I would like every line of the records below that contains the word "begin" copied.

********

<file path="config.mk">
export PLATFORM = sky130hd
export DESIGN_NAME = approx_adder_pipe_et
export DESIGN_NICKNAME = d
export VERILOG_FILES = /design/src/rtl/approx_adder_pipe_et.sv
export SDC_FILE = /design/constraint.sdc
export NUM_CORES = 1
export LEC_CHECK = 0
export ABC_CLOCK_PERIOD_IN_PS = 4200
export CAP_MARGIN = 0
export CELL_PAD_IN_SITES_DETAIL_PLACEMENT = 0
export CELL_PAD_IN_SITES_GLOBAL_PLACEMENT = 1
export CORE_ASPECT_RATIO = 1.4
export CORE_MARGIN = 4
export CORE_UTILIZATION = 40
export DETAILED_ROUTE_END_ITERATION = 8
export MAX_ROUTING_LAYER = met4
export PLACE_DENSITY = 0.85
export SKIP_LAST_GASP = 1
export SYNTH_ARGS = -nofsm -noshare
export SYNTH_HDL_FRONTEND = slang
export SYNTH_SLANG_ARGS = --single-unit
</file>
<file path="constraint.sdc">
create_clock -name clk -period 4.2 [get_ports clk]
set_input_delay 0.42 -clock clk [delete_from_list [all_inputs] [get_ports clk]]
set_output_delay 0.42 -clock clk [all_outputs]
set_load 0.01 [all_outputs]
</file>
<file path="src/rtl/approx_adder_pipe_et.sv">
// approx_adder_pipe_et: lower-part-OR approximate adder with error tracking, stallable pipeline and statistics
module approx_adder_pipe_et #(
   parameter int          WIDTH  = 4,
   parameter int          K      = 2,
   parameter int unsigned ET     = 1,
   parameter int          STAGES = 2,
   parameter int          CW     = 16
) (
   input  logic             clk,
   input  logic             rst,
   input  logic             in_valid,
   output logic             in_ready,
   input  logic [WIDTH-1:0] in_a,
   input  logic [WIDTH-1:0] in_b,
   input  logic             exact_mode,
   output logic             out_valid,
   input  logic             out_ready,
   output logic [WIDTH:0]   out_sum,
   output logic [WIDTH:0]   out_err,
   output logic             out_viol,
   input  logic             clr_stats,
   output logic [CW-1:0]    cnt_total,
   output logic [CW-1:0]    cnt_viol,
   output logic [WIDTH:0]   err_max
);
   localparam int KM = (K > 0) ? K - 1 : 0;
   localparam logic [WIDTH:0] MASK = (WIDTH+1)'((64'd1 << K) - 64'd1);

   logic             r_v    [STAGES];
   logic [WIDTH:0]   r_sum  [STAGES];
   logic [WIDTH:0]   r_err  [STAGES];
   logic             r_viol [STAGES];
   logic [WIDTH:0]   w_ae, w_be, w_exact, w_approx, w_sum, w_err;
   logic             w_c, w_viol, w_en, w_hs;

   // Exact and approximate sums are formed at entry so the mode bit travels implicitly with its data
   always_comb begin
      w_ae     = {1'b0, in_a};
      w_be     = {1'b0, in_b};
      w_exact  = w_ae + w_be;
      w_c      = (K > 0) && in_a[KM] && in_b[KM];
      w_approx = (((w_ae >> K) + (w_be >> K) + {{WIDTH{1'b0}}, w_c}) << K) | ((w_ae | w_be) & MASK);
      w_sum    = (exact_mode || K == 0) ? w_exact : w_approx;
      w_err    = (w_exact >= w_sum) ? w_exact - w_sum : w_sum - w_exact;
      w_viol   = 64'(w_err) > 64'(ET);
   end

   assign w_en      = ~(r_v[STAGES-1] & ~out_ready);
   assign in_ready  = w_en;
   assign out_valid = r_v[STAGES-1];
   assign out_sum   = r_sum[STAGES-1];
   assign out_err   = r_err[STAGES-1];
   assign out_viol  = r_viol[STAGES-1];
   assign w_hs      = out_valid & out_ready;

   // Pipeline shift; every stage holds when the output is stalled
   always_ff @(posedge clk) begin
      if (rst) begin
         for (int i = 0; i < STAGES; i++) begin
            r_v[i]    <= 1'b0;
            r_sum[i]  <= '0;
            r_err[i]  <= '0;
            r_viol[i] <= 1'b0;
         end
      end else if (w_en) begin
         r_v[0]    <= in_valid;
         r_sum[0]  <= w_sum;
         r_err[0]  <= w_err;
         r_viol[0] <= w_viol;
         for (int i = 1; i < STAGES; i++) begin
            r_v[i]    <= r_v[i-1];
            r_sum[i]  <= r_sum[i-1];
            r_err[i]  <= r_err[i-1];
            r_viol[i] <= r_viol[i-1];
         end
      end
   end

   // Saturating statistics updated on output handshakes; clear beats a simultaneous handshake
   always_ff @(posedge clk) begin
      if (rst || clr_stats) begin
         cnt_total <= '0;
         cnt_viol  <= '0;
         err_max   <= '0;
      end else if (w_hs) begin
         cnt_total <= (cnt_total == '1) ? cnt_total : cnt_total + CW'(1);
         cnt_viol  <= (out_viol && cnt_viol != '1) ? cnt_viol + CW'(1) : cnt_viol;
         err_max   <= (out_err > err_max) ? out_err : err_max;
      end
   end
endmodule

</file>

********

Result of this task:
   always_comb begin
   always_ff @(posedge clk) begin
      if (rst) begin
         for (int i = 0; i < STAGES; i++) begin
      end else if (w_en) begin
         for (int i = 1; i < STAGES; i++) begin
   always_ff @(posedge clk) begin
      if (rst || clr_stats) begin
      end else if (w_hs) begin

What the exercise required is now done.